I understand from the hint here that I need to be able to use that $\cap_{\epsilon}E_\epsilon = E$ for $\epsilon>0$ and that somehow the fact that $E$ being compact implies that if $d(x,E) = 0$, then $x\in E$. However I’m not sure how to go about this.
Is this generalizable? What if $\lambda(E) = \alpha < \infty$, can I show $\lim_{\epsilon \rightarrow 0} \lambda(E_{\epsilon}) = \lambda(E) = \alpha$?
Any help is appreciated!
You first need to show that, for $\epsilon_n$ decreasing to 0, $\cap_n E_{\epsilon_n} = E$. Now, fix any $x \in \cap_n E_{\epsilon_n}$. Since $x \in E_{\epsilon_n}$, by definition there is a point $x_n \in E$ with $d(x, x_n) < \epsilon_n$. As $\epsilon_n \rightarrow 0$, we have $x_n \rightarrow x$, so by compactness (or, really, it is enough if $E$ is just closed), $x$ must be in $E$, i.e., $\cap_n E_{\epsilon_n} \subseteq E$. The converse is obvious. Hence, $\lim_{n \rightarrow \infty} \lambda(E_{\epsilon_n}) = \lambda(E)$ as $E_{\epsilon_n}$ is a decreasing sequence of sets. Thus, for large enough $n$, whenever $\epsilon \leq \epsilon_n$, $\lambda(E_\epsilon)$ can be made as close to $\lambda(E)$ as desired, i.e., $\lim_{\epsilon \rightarrow 0} \lambda(E_\epsilon) = \lambda(E)$. (So, yes, the general version you asked at the end is also right. I should caution though that this only works when $E$ is closed. In general, a similar argument shows $\cap_n E_{\epsilon_n}$ is the closure of $E$, so $\lim_{\epsilon \rightarrow 0} \lambda(E_\epsilon) = \lambda(\bar{E})$ and the result fails whenever $\lambda(\bar{E} \setminus E) > 0$.)

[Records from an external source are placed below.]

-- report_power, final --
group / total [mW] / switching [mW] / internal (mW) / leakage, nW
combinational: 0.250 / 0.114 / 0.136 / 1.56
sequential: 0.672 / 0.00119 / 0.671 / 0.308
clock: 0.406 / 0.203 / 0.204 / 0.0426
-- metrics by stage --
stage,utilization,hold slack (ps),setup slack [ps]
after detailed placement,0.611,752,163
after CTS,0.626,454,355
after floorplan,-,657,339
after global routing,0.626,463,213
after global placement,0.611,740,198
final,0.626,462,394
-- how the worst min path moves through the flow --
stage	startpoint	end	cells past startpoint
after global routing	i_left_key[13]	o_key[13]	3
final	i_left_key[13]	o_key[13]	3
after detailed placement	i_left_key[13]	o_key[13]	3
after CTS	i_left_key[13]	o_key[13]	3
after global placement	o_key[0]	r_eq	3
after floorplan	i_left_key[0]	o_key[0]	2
[src/hdl/sllex_fifo.sv]
// ----------------------------------------------------------------------------
// sllex_fifo
// Short queue of record bundles between the front and back parts.
// ----------------------------------------------------------------------------
module sllex_fifo #(
    parameter int DEPTH = sllex_pkg::FIFO_DEPTH
) (
    input  logic               aclk,
    input  logic               aresetn,
    input  logic               push,
    input  sllex_pkg::bundle_t wr_data,
    input  logic               pop,
    output sllex_pkg::bundle_t rd_data,
    output logic               full,
    output logic               empty
);
    import sllex_pkg::*;

    localparam int PW = (DEPTH > 1) ? $clog2(DEPTH) : 1;
    localparam int CW = $clog2(DEPTH + 1);

    bundle_t         mem_reg [DEPTH];
    logic [PW-1:0]   wr_ptr_reg, wr_ptr_next;
    logic [PW-1:0]   rd_ptr_reg, rd_ptr_next;
    logic [CW-1:0]   cnt_reg,    cnt_next;

    assign full    = (cnt_reg == CW'(DEPTH));
    assign empty   = (cnt_reg == '0);
    assign rd_data = mem_reg[rd_ptr_reg];

    always_comb begin
        wr_ptr_next = wr_ptr_reg;
        rd_ptr_next = rd_ptr_reg;
        cnt_next    = cnt_reg;
        if (push) begin
            wr_ptr_next = (wr_ptr_reg == PW'(DEPTH - 1)) ? '0 : wr_ptr_reg + PW'(1);
        end
        if (pop) begin
            rd_ptr_next = (rd_ptr_reg == PW'(DEPTH - 1)) ? '0 : rd_ptr_reg + PW'(1);
        end
        if (push && !pop)      cnt_next = cnt_reg + CW'(1);
        else if (!push && pop) cnt_next = cnt_reg - CW'(1);
    end

    always_ff @(posedge aclk) begin
        if (!aresetn) begin
            wr_ptr_reg <= '0;
            rd_ptr_reg <= '0;
            cnt_reg    <= '0;
        end else begin
            wr_ptr_reg <= wr_ptr_next;
            rd_ptr_reg <= rd_ptr_next;
            cnt_reg    <= cnt_next;
        end
    end

    always_ff @(posedge aclk) begin
        if (push) mem_reg[wr_ptr_reg] <= wr_data;
    end

endmodule

[src/hdl/sllex_back.sv]
// ----------------------------------------------------------------------------
// sllex_back
// Unpacks queued bundles into one output beat per cycle unless stalled.
// ----------------------------------------------------------------------------
module sllex_back (
    input  logic               aclk,
    input  logic               aresetn,
    input  sllex_pkg::bundle_t head,
    input  logic               empty,
    output logic               pop,
    output logic               m_tvalid,
    input  logic               m_tready,
    output logic [143:0]       m_tdata,
    output logic [1:0]         m_tuser
);
    import sllex_pkg::*;

    logic [1:0]   sel_reg,  sel_next;
    logic         vld_reg,  vld_next;
    logic [143:0] data_reg, data_next;
    logic [1:0]   user_reg, user_next;

    logic [3:0] present;
    logic [3:0] avail;
    logic [3:0] after;
    logic [1:0] cur;
    logic       last;
    logic       load;

    // slot order: first text, second text, end record, end of content
    assign present = {head.has_eoc, head.has_end, head.ntext == 2'd2, head.ntext != 2'd0};
    assign avail   = present & (4'b1111 << sel_reg);

    always_comb begin
        cur = 2'd3;
        for (int i = 3; i >= 0; i--) begin
            if (avail[i]) cur = 2'(i);
        end
    end

    assign after = present & ~((4'b0010 << cur) - 4'd1);
    assign last  = (after == 4'd0);
    assign load  = !empty && (!vld_reg || m_tready);
    assign pop   = load && last;

    always_comb begin
        sel_next  = sel_reg;
        vld_next  = vld_reg;
        data_next = data_reg;
        user_next = user_reg;
        if (load) begin
            vld_next  = 1'b1;
            sel_next  = last ? 2'd0 : cur + 2'd1;
            data_next = '0;
            case (cur)
                2'd0: begin
                    user_next        = REC_TEXT;
                    data_next[7:0]   = head.t0;
                end
                2'd1: begin
                    user_next        = REC_TEXT;
                    data_next[7:0]   = head.t1;
                end
                2'd2: begin
                    user_next          = REC_END;
                    data_next[9:8]     = head.kind;
                    data_next[41:10]   = head.row;
                    data_next[57:42]   = head.col;
                    data_next[121:58]  = head.val;
                    data_next[137:122] = head.len;
                end
                default: user_next = REC_EOC;
            endcase
        end else if (m_tready) begin
            vld_next = 1'b0;
        end
    end

    always_ff @(posedge aclk) begin
        if (!aresetn) begin
            sel_reg <= '0;
            vld_reg <= 1'b0;
        end else begin
            sel_reg <= sel_next;
            vld_reg <= vld_next;
        end
    end

    always_ff @(posedge aclk) begin
        data_reg <= data_next;
        user_reg <= user_next;
    end

    assign m_tvalid = vld_reg;
    assign m_tdata  = data_reg;
    assign m_tuser  = user_reg;

endmodule

[src/hdl/stack_language_line_lexer_top.sv]
// ----------------------------------------------------------------------------
// stack_language_line_lexer_top
// Lexer for a small stack language, one source byte per beat.
// ----------------------------------------------------------------------------
// Input stream: s_tdata carries one source byte, s_tuser marks end of content.
// Output stream: one beat per record; m_tuser says text byte, token end or
// end of content, m_tdata carries the record fields.
// Throughput: one source byte per cycle while the output keeps up. A byte can
// cause up to three output beats, and the output port moves one beat per
// cycle, so that port sets the sustained rate when tokens are short.
// An accepted byte's records are written into the bundle queue, then loaded
// into the output register. A bundle queue of FIFO_DEPTH entries separates
// the classifier from the output; when m_tready is low the queue fills and
// s_tready drops. Reset clears all lexer state and loads both comment marker
// bytes with '/'. The user must write the comment marker bytes over the APB
// port only while idle; the block itself does not enforce it.
// ----------------------------------------------------------------------------
module stack_language_line_lexer_top #(
    parameter int FIFO_DEPTH = sllex_pkg::FIFO_DEPTH
) (
    input  logic         aclk,
    input  logic         aresetn,
    input  logic         s_tvalid,
    output logic         s_tready,
    input  logic [7:0]   s_tdata,   // [7:0] ch
    input  logic         s_tuser,   // [0] is_end
    output logic         m_tvalid,
    input  logic         m_tready,
    // [7:0] text_byte, [9:8] kind, [41:10] row, [57:42] col,
    // [121:58] int_value, [137:122] length, [143:138] zero
    output logic [143:0] m_tdata,
    output logic [1:0]   m_tuser,   // [1:0] rec
    input  logic         psel,
    input  logic         penable,
    input  logic         pwrite,
    input  logic [2:0]   paddr,
    input  logic [31:0]  pwdata,
    output logic [31:0]  prdata,
    output logic         pready
);
    import sllex_pkg::*;

    logic [7:0] cf_reg;
    logic [7:0] cs_reg;
    logic       accept;
    logic       push;
    logic       pop;
    logic       full;
    logic       empty;
    bundle_t    fbundle;
    bundle_t    head;

    assign pready = 1'b1;
    assign prdata = (paddr[2] == REG_SECOND) ? {24'd0, cs_reg} : {24'd0, cf_reg};

    always_ff @(posedge aclk) begin
        if (!aresetn) begin
            cf_reg <= CFG_FIRST_RST;
            cs_reg <= CFG_SECOND_RST;
        end else if (psel && penable && pwrite) begin
            if (paddr[2] == REG_FIRST) cf_reg <= pwdata[7:0];
            else                       cs_reg <= pwdata[7:0];
        end
    end

    assign s_tready = !full;
    assign accept   = s_tvalid && s_tready;

    sllex_front u_front (
        .aclk       (aclk),
        .aresetn    (aresetn),
        .accept     (accept),
        .ch         (s_tdata),
        .is_end     (s_tuser),
        .cfg_first  (cf_reg),
        .cfg_second (cs_reg),
        .push       (push),
        .bundle     (fbundle)
    );

    sllex_fifo #(
        .DEPTH (FIFO_DEPTH)
    ) u_fifo (
        .aclk    (aclk),
        .aresetn (aresetn),
        .push    (push),
        .wr_data (fbundle),
        .pop     (pop),
        .rd_data (head),
        .full    (full),
        .empty   (empty)
    );

    sllex_back u_back (
        .aclk     (aclk),
        .aresetn  (aresetn),
        .head     (head),
        .empty    (empty),
        .pop      (pop),
        .m_tvalid (m_tvalid),
        .m_tready (m_tready),
        .m_tdata  (m_tdata),
        .m_tuser  (m_tuser)
    );

endmodule
### src/sv/olisd_pkg.sv
// ----------------------------------------------------------------------------
// olisd_pkg
// Command and status codes for the ordered list core.
// ----------------------------------------------------------------------------
`timescale 1ns / 1ps
`default_nettype none

package olisd_pkg;

	// Command codes carried on the input item
	typedef enum logic [1:0] {
		CMD_INSERT = 2'd0,
		CMD_SEARCH = 2'd1,
		CMD_DELETE = 2'd2
	} cmd_t;

	// Status codes carried on the result item
	typedef enum logic [1:0] {
		STS_OK   = 2'd0,
		STS_MISS = 2'd1,
		STS_FULL = 2'd2
	} status_t;

	localparam int unsigned DATA_W  = 32;
	localparam int unsigned POS_W   = 4;
	localparam int unsigned COUNT_W = 5;

endpackage

`default_nettype wire

### src/sv/olisd_ram.sv
// ----------------------------------------------------------------------------
// olisd_ram
// Simple dual-port synchronous RAM: one write port, one read port with
// registered read data.
// ----------------------------------------------------------------------------
`timescale 1ns / 1ps
`default_nettype none

module olisd_ram #(
	parameter int unsigned DEPTH = 16,
	parameter int unsigned WIDTH = 32,
	localparam int unsigned AW = (DEPTH > 1) ? $clog2(DEPTH) : 1
) (
	input  wire logic             clk,
	input  wire logic             we,
	input  wire logic [AW-1:0]    wr_addr,
	input  wire logic [WIDTH-1:0] wr_data,
	input  wire logic [AW-1:0]    rd_addr,
	output logic      [WIDTH-1:0] rd_data
);

	logic [WIDTH-1:0] mem [DEPTH];

	// Write port
	always_ff @(posedge clk) begin
		if (we) begin
			mem[wr_addr] <= wr_data;
		end
	end

	// Registered read port
	always_ff @(posedge clk) begin
		rd_data <= mem[rd_addr];
	end

endmodule

`default_nettype wire

### src/sv/ordered_list_insert_search_delete_core.sv
// ----------------------------------------------------------------------------
// ordered_list_insert_search_delete_core
// Bounded ordered list held in a synchronous RAM. Insert appends at the
// tail, search finds the first equal entry, delete removes it and closes
// the gap by moving later entries down one place.
// ----------------------------------------------------------------------------
//  Channel | Handshake          | Payload
//  --------+--------------------+-------------------------------------------
//  input   | in_valid/in_ready  | command[1:0], value[31:0] (signed)
//  result  | out_valid/out_ready| status[1:0], position[3:0], entry_count[4:0]
//
//  Insert, unknown commands and search/delete on an empty list go straight
//  to the finishing step. Search and delete scan from position 0 to the
//  first hit or the tail; a delete hit then moves later entries down. The
//  single RAM read port allows one entry compared or moved per cycle.
//  Reset clears the count and the control; RAM contents need no clearing.
//  A result held by a stalled output blocks only the finishing step; one item
//  is worked on at a time.
// ----------------------------------------------------------------------------
`timescale 1ns / 1ps
`default_nettype none

module ordered_list_insert_search_delete_core #(
	parameter int unsigned CAPACITY = 16
) (
	input  wire logic        clk,
	input  wire logic        arst_n,
	input  wire logic        in_valid,
	output logic             in_ready,
	input  wire logic [1:0]  command,
	input  wire logic signed [31:0] value,
	output logic             out_valid,
	input  wire logic        out_ready,
	output logic [1:0]       status,
	output logic [3:0]       position,
	output logic [4:0]       entry_count
);

	localparam int unsigned AW = (CAPACITY > 1) ? $clog2(CAPACITY) : 1;
	localparam int unsigned CW = $clog2(CAPACITY + 1);

	typedef enum logic [1:0] {
		S_IDLE,
		S_SCAN,
		S_SHIFT,
		S_FINISH
	} state_t;

	state_t                          state_q;
	logic [1:0]                      cmd_q;
	logic signed [31:0]              value_q;
	logic [CW-1:0]                   count_q;
	logic [AW-1:0]                   cmp_addr_s1;
	olisd_pkg::status_t              res_status_q;
	logic [AW-1:0]                   res_pos_q;
	logic                            out_valid_q;
	olisd_pkg::status_t              status_q;
	logic [3:0]                      position_q;
	logic [4:0]                      entry_count_q;

	logic                            accept;
	logic [CW-1:0]                   last_cnt;
	logic                            is_hit;
	logic                            cmp_last;
	logic                            shift_last;
	logic                            is_full;
	logic [AW+3:0]                   pos_ext;
	logic [CW+4:0]                   cnt_ext;

	logic                            ram_we;
	logic [AW-1:0]                   ram_wr_addr;
	logic [31:0]                     ram_wr_data;
	logic [AW-1:0]                   ram_rd_addr;
	logic [31:0]                     ram_rd_data;

	olisd_ram #(
		.DEPTH (CAPACITY),
		.WIDTH (olisd_pkg::DATA_W)
	) u_ram (
		.clk     (clk),
		.we      (ram_we),
		.wr_addr (ram_wr_addr),
		.wr_data (ram_wr_data),
		.rd_addr (ram_rd_addr),
		.rd_data (ram_rd_data)
	);

	// Handshake and compare terms
	assign in_ready   = (state_q == S_IDLE);
	assign accept     = in_valid && in_ready;
	assign last_cnt   = count_q - CW'(1);
	assign is_hit     = (ram_rd_data == value_q);
	assign cmp_last   = (CW'(cmp_addr_s1) == last_cnt);
	assign shift_last = ((CW'(cmp_addr_s1) + CW'(1)) == last_cnt);
	assign is_full    = (count_q >= CW'(CAPACITY));
	assign pos_ext    = {4'd0, res_pos_q};
	assign cnt_ext    = {5'd0, count_q};

	// Drive the RAM ports from the current step
	always_comb begin
		ram_we      = 1'b0;
		ram_wr_addr = cmp_addr_s1;
		ram_wr_data = ram_rd_data;
		ram_rd_addr = '0;
		case (state_q)
			S_IDLE: begin
				if (accept && command == olisd_pkg::CMD_INSERT && !is_full) begin
					ram_we      = 1'b1;
					ram_wr_addr = count_q[AW-1:0];
					ram_wr_data = value;
				end
			end
			S_SCAN: begin
				ram_rd_addr = cmp_addr_s1 + AW'(1);
			end
			S_SHIFT: begin
				ram_we      = 1'b1;
				ram_rd_addr = cmp_addr_s1 + AW'(2);
			end
			default: begin
				ram_rd_addr = '0;
			end
		endcase
	end

	// Sequencer, count and result registers
	always_ff @(posedge clk or negedge arst_n) begin
		if (!arst_n) begin
			state_q       <= S_IDLE;
			cmd_q         <= '0;
			value_q       <= '0;
			count_q       <= '0;
			cmp_addr_s1   <= '0;
			res_status_q  <= olisd_pkg::STS_MISS;
			res_pos_q     <= '0;
			out_valid_q   <= 1'b0;
			status_q      <= olisd_pkg::STS_MISS;
			position_q    <= '0;
			entry_count_q <= '0;
		end else begin
			// drop the result once taken, unless the finishing step reloads it
			if (out_valid_q && out_ready && state_q != S_FINISH) begin
				out_valid_q <= 1'b0;
			end
			case (state_q)
				S_IDLE: begin
					if (accept) begin
						cmd_q       <= command;
						value_q     <= value;
						cmp_addr_s1 <= '0;
						res_pos_q   <= '0;
						case (command)
							olisd_pkg::CMD_INSERT: begin
								if (is_full) begin
									res_status_q <= olisd_pkg::STS_FULL;
								end else begin
									count_q      <= count_q + CW'(1);
									res_status_q <= olisd_pkg::STS_OK;
								end
								state_q <= S_FINISH;
							end
							olisd_pkg::CMD_SEARCH, olisd_pkg::CMD_DELETE: begin
								if (count_q == '0) begin
									res_status_q <= olisd_pkg::STS_MISS;
									state_q      <= S_FINISH;
								end else begin
									state_q <= S_SCAN;
								end
							end
							default: begin
								res_status_q <= olisd_pkg::STS_MISS;
								state_q      <= S_FINISH;
							end
						endcase
					end
				end
				S_SCAN: begin
					if (is_hit) begin
						res_status_q <= olisd_pkg::STS_OK;
						res_pos_q    <= cmp_addr_s1;
						if (cmd_q == olisd_pkg::CMD_DELETE) begin
							if (cmp_last) begin
								count_q <= last_cnt;
								state_q <= S_FINISH;
							end else begin
								state_q <= S_SHIFT;
							end
						end else begin
							state_q <= S_FINISH;
						end
					end else if (cmp_last) begin
						res_status_q <= olisd_pkg::STS_MISS;
						res_pos_q    <= '0;
						state_q      <= S_FINISH;
					end else begin
						cmp_addr_s1 <= cmp_addr_s1 + AW'(1);
					end
				end
				S_SHIFT: begin
					// move one entry down per cycle until the tail
					if (shift_last) begin
						count_q <= last_cnt;
						state_q <= S_FINISH;
					end else begin
						cmp_addr_s1 <= cmp_addr_s1 + AW'(1);
					end
				end
				S_FINISH: begin
					// hold until the output register is free
					if (!out_valid_q || out_ready) begin
						out_valid_q   <= 1'b1;
						status_q      <= res_status_q;
						position_q    <= pos_ext[3:0];
						entry_count_q <= cnt_ext[4:0];
						state_q       <= S_IDLE;
					end
				end
				default: begin
					state_q <= S_IDLE;
				end
			endcase
		end
	end

	assign out_valid   = out_valid_q;
	assign status      = status_q;
	assign position    = position_q;
	assign entry_count = entry_count_q;

endmodule

`default_nettype wire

Edit: As @ThomasLehéricy pointed out, the argument contains a gap. The claim $\lim_{n \rightarrow \infty} \lambda(E_{\epsilon_n}) = \lambda(E)$ is not necessarily true without assuming $\lambda(E_\epsilon) < \infty$ for some $\epsilon > 0$. If this assumption holds, then the argument works as is, showing that $\lim_{\epsilon \rightarrow 0} \lambda(E_\epsilon) = \lambda(\bar{E})$. But as @ThomasLehéricy mentioned, this could fail when $E$ is not compact, say, when $E = \mathbb{Z}$. This wouldn’t be a problem if $E$ is compact, since a compact $E$ must be contained in $[-a, a]$ for some $a > 0$, so $E_\epsilon \subseteq (-a - \epsilon, a + \epsilon)$ and is thus of finite measure.
To summarize, for compact $E$, your question and the more general version both have a positive answer. This might not be true without compactness.